[Stored data entries]
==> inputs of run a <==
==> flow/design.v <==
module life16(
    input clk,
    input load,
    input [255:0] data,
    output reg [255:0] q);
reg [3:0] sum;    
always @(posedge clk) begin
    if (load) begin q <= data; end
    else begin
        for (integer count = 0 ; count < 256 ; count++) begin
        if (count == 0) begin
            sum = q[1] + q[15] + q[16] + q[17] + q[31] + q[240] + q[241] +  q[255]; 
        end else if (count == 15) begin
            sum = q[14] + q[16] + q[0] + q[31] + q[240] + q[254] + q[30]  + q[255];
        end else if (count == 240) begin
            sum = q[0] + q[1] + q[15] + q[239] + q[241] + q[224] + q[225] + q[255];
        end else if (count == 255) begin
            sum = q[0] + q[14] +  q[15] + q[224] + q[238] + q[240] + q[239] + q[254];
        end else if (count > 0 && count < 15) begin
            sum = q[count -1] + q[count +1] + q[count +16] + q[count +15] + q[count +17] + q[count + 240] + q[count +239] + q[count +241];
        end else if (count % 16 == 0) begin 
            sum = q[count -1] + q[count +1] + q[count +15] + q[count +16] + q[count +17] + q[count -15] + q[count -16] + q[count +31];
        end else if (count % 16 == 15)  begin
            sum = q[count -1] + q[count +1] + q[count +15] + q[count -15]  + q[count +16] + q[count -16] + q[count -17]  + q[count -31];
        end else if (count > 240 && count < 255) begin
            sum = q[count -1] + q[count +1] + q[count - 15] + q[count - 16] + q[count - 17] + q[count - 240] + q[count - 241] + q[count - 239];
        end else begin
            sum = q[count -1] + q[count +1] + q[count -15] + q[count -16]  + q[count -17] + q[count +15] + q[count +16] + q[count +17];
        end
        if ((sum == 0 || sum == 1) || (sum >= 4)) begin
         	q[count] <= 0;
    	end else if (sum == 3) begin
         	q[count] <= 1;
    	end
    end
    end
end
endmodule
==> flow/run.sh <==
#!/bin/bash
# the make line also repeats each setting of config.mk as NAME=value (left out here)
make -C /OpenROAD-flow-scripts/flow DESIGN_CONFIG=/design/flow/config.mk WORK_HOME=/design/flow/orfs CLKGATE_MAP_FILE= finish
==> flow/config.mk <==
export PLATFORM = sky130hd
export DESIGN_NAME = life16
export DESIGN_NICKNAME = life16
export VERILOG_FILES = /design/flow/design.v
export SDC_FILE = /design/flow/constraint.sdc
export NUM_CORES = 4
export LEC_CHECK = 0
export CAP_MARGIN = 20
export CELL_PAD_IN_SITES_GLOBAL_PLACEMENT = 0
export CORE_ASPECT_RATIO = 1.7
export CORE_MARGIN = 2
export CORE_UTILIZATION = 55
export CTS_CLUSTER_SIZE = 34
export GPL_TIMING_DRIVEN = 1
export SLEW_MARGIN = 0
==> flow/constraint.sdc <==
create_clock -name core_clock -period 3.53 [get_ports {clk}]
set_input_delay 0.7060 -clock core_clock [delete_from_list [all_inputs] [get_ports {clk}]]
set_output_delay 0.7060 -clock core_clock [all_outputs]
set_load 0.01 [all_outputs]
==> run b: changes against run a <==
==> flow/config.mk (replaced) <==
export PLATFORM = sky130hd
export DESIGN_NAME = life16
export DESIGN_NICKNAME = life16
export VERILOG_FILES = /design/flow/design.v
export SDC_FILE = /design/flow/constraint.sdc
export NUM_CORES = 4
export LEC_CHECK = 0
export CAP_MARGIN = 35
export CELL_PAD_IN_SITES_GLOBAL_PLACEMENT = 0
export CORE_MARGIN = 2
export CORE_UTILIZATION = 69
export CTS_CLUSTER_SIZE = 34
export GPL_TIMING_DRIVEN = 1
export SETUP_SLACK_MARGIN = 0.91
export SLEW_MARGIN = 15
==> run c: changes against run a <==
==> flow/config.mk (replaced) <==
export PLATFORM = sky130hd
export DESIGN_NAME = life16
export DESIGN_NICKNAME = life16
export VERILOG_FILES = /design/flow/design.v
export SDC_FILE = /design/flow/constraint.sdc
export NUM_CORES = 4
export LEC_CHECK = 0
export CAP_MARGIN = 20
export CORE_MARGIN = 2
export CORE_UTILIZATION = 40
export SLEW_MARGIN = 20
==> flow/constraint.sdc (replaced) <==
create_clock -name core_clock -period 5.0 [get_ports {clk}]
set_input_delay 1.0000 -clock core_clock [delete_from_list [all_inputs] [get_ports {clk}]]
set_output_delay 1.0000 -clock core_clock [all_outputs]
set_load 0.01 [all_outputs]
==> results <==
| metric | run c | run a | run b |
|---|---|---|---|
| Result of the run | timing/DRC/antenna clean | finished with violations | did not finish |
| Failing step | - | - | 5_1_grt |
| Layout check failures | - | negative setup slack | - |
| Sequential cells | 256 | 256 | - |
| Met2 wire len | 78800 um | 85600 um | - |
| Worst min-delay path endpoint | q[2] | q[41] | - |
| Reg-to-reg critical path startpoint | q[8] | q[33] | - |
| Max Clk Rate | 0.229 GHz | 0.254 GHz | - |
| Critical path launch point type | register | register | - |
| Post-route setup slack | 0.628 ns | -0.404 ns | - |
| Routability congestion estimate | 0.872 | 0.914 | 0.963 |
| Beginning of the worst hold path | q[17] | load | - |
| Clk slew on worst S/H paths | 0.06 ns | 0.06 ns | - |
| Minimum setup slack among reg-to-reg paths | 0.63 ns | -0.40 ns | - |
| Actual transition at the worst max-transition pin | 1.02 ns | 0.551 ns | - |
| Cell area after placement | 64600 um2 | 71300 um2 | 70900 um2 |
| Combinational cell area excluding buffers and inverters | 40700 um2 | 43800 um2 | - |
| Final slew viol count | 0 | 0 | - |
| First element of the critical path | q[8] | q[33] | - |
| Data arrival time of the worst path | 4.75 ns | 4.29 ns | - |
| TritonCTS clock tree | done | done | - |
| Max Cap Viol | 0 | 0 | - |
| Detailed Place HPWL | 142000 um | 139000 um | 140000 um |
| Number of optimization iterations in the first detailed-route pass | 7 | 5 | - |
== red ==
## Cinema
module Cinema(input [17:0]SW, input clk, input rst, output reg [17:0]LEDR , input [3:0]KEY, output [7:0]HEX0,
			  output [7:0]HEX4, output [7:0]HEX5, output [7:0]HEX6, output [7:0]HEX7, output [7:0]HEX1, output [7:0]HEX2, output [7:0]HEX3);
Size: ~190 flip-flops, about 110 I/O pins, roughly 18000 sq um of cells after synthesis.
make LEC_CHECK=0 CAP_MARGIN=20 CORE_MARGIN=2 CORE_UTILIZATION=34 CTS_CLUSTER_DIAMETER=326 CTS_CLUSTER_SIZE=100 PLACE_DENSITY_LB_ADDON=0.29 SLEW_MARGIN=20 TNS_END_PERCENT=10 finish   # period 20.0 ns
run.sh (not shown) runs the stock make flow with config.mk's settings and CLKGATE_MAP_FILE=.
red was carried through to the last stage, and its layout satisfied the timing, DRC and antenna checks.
---
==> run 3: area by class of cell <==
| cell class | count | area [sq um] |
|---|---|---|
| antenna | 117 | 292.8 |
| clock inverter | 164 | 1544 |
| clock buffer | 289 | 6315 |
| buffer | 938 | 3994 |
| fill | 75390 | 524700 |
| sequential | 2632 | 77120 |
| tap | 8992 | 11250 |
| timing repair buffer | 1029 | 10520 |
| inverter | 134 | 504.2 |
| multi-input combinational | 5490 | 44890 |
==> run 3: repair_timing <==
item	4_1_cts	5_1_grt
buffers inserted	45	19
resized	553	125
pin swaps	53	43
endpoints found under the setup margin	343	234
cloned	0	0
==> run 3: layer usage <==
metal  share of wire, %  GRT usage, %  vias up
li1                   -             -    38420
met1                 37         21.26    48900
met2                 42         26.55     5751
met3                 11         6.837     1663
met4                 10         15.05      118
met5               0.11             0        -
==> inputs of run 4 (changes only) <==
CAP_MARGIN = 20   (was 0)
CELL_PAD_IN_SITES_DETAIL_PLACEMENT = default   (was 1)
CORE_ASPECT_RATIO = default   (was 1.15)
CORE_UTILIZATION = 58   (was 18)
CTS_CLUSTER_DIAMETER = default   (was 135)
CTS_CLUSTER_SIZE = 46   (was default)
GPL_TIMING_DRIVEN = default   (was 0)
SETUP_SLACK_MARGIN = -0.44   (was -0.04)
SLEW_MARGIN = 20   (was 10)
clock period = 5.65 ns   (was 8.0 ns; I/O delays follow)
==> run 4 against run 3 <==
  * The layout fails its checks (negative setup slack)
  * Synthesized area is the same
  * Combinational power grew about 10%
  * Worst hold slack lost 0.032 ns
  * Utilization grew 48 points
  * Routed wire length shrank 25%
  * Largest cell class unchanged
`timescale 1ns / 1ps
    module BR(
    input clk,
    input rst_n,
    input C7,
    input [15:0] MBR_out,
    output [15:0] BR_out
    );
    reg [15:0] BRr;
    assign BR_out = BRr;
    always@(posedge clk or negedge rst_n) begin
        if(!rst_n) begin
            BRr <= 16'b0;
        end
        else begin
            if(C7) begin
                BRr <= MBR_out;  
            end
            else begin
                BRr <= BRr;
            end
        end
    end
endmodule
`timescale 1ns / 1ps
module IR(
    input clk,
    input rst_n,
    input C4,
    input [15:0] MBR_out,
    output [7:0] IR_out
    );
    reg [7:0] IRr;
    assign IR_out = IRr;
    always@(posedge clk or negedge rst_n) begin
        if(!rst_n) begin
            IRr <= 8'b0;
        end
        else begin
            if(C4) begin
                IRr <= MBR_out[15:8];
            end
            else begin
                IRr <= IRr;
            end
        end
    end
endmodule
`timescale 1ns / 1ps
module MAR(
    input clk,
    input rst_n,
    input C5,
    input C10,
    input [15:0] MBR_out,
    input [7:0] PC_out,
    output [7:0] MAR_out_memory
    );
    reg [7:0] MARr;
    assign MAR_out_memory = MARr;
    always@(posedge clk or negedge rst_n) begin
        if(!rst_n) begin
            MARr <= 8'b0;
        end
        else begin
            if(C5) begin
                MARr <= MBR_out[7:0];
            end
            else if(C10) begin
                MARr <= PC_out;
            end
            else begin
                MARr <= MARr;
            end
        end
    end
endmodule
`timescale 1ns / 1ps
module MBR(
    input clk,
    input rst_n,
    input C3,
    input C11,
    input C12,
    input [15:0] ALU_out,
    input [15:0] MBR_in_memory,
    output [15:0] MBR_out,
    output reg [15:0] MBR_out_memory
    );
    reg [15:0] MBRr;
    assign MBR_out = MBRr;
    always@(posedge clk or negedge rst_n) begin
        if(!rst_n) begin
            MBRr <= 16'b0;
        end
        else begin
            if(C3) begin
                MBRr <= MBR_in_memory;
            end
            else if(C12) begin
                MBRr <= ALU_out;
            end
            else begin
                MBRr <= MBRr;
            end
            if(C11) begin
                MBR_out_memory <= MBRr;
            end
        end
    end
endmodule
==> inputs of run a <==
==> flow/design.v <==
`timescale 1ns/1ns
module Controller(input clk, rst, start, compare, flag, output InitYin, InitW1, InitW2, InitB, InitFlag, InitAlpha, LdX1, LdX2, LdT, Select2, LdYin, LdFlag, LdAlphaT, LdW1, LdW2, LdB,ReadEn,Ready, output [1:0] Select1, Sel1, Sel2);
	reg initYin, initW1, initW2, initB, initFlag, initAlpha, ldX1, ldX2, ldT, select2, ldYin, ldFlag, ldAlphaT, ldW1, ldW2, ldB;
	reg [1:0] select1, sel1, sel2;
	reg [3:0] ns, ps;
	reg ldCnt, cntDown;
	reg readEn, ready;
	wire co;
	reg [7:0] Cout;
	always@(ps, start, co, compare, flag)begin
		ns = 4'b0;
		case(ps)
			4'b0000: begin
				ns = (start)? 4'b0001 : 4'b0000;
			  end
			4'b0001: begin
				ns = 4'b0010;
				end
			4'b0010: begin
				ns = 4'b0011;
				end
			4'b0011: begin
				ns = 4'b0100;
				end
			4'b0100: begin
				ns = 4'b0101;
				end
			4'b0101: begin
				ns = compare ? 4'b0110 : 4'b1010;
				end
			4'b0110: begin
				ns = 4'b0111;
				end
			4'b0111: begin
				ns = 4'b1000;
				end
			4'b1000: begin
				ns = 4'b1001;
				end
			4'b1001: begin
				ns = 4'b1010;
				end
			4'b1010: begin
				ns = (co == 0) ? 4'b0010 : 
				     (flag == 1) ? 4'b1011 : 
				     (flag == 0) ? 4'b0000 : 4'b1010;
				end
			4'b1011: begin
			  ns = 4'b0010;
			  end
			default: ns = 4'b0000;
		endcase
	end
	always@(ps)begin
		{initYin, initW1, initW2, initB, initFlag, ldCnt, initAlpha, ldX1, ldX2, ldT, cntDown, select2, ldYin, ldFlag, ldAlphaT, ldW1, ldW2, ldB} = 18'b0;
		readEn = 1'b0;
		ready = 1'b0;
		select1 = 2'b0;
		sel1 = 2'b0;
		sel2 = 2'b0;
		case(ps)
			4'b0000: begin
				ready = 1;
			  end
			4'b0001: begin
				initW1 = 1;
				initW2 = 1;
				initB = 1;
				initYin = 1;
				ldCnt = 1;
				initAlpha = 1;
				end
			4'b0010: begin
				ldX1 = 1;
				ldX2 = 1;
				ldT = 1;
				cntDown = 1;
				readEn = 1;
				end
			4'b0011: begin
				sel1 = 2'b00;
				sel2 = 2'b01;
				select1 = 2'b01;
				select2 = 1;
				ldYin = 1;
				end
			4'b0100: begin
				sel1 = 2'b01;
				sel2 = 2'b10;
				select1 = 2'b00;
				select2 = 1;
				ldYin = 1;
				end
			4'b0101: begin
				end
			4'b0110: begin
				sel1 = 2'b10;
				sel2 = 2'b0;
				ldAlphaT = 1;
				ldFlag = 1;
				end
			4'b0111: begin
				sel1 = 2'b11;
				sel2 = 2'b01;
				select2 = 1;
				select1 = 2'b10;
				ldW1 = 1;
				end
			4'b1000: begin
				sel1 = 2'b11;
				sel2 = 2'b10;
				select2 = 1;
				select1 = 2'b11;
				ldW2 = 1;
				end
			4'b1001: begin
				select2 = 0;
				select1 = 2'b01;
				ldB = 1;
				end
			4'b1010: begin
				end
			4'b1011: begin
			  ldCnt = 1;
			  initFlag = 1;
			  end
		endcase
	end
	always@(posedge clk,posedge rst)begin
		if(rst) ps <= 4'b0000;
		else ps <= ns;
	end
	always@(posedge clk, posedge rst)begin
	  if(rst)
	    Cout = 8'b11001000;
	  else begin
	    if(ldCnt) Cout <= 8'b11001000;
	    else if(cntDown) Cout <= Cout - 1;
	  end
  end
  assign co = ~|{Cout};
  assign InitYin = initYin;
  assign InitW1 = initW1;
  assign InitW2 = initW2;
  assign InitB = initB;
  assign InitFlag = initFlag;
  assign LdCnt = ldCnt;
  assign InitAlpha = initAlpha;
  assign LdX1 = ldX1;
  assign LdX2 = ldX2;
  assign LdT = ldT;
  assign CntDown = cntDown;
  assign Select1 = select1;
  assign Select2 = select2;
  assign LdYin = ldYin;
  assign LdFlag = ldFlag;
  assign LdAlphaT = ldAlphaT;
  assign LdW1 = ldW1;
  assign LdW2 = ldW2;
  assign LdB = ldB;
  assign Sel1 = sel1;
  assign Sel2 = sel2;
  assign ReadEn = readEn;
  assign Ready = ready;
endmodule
--
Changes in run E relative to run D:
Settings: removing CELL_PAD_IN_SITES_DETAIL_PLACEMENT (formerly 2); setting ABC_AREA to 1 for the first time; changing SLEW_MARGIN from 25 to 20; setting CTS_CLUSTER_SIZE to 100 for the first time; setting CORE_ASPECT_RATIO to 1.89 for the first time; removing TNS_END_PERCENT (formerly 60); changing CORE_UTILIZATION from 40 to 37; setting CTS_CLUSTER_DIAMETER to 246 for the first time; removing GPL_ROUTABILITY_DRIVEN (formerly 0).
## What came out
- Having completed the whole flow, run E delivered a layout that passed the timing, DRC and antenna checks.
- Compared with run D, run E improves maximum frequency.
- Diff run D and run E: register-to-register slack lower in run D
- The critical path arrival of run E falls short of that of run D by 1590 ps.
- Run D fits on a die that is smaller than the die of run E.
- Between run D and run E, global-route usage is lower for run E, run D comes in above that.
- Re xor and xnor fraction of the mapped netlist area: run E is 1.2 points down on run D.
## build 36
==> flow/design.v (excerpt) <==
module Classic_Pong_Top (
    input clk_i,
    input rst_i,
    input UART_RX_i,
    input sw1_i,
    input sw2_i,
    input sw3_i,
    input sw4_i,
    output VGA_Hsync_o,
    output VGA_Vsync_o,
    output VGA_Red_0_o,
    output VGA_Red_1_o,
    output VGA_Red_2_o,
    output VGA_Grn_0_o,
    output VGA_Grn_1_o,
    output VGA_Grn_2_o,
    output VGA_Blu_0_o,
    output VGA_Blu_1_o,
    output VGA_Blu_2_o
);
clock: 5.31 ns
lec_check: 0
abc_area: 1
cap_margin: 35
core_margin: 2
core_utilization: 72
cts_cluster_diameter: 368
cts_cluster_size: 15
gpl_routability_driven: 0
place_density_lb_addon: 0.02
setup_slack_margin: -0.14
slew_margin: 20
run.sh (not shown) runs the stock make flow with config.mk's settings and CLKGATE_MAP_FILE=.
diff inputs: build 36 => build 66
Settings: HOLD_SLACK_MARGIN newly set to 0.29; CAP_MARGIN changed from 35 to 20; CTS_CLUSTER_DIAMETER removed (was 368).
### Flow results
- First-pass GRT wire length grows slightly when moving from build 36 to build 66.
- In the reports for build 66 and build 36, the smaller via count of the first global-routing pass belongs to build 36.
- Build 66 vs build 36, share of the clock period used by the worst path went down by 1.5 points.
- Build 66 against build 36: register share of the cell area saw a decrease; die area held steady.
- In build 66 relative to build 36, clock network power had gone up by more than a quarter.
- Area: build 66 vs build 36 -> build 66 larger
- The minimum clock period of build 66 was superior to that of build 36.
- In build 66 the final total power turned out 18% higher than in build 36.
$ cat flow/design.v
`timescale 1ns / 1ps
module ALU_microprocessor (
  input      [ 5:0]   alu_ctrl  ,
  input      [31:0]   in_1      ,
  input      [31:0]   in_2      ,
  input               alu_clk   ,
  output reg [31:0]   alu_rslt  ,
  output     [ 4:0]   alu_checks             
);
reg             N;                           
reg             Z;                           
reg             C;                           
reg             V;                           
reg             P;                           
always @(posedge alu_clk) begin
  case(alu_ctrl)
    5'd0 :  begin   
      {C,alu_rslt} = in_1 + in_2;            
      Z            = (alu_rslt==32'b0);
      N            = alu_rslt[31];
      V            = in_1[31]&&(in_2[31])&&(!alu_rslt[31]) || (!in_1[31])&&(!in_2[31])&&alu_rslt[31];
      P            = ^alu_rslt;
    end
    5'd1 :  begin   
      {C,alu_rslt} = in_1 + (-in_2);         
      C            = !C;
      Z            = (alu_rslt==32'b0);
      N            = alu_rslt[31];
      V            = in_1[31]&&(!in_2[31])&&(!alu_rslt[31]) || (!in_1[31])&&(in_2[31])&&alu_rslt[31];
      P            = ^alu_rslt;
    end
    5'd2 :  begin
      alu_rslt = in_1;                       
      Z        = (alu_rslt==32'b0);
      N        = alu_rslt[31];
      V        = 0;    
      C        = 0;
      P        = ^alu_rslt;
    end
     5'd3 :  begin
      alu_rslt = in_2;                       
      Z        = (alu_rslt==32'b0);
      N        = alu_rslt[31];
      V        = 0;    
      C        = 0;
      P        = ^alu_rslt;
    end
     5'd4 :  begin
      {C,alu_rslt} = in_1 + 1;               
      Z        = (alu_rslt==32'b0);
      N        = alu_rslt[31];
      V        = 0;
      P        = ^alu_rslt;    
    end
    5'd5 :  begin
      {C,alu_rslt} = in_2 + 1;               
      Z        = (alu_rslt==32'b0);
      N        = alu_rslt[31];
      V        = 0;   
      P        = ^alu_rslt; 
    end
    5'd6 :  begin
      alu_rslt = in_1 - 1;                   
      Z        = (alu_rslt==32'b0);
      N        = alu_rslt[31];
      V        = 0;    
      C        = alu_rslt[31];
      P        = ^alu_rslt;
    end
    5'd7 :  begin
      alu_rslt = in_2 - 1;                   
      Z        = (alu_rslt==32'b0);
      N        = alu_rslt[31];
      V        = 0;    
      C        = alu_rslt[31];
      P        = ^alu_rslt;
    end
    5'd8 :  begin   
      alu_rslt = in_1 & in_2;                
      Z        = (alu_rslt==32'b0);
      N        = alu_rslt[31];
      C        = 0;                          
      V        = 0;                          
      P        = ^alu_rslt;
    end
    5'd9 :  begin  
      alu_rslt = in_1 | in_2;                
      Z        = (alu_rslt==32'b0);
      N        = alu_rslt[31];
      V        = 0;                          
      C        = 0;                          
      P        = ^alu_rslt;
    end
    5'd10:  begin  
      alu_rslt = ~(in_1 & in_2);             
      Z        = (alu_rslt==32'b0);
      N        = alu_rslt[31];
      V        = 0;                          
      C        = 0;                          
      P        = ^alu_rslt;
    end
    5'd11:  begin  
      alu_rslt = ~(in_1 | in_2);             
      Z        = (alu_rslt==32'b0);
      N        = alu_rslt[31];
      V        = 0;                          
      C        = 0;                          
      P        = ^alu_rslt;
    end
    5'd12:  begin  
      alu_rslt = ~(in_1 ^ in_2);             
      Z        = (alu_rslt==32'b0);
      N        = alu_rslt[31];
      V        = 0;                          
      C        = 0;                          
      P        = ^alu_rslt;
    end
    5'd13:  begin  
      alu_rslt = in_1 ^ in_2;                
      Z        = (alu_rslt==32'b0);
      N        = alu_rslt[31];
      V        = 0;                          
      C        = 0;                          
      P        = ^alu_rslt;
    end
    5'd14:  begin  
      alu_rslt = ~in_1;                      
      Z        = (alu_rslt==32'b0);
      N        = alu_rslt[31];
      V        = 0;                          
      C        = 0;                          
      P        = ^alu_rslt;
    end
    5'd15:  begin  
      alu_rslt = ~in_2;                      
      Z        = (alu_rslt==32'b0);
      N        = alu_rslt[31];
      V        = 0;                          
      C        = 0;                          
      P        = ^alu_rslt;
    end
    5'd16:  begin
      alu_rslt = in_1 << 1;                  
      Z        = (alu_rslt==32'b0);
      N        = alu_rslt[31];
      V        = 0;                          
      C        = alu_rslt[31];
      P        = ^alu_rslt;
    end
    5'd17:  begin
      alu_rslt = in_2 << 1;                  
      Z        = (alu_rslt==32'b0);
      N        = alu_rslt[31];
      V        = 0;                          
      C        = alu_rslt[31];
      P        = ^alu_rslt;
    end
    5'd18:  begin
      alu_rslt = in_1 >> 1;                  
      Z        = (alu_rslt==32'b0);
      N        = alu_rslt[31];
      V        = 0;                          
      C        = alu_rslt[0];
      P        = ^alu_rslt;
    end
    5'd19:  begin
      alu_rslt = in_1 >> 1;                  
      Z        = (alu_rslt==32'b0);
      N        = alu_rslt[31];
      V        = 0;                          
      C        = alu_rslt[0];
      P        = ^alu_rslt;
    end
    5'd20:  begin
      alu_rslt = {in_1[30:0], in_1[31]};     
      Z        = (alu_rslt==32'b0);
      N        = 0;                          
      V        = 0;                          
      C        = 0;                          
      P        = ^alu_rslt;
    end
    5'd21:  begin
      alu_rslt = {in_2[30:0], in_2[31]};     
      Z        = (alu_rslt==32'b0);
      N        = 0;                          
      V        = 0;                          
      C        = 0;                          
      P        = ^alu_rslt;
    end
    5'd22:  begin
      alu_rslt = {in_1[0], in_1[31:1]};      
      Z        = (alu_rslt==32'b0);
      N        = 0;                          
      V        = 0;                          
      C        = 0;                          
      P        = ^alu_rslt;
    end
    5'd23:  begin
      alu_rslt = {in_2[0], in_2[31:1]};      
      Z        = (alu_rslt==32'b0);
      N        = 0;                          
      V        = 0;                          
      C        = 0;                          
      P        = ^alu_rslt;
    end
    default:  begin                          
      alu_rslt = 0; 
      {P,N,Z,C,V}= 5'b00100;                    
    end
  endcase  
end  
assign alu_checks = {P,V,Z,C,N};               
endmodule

**REQUIREMENT:**
Out of the data above, give again only the lines starting at the one holding "IRr <= 8'b0;" and ending at the one holding "assign MAR_out_memory = MARr;", unchanged.

**EXERCISE RESULT:**
            IRr <= 8'b0;
        end
        else begin
            if(C4) begin
                IRr <= MBR_out[15:8];
            end
            else begin
                IRr <= IRr;
            end
        end
    end
endmodule
`timescale 1ns / 1ps
module MAR(
    input clk,
    input rst_n,
    input C5,
    input C10,
    input [15:0] MBR_out,
    input [7:0] PC_out,
    output [7:0] MAR_out_memory
    );
    reg [7:0] MARr;
    assign MAR_out_memory = MARr;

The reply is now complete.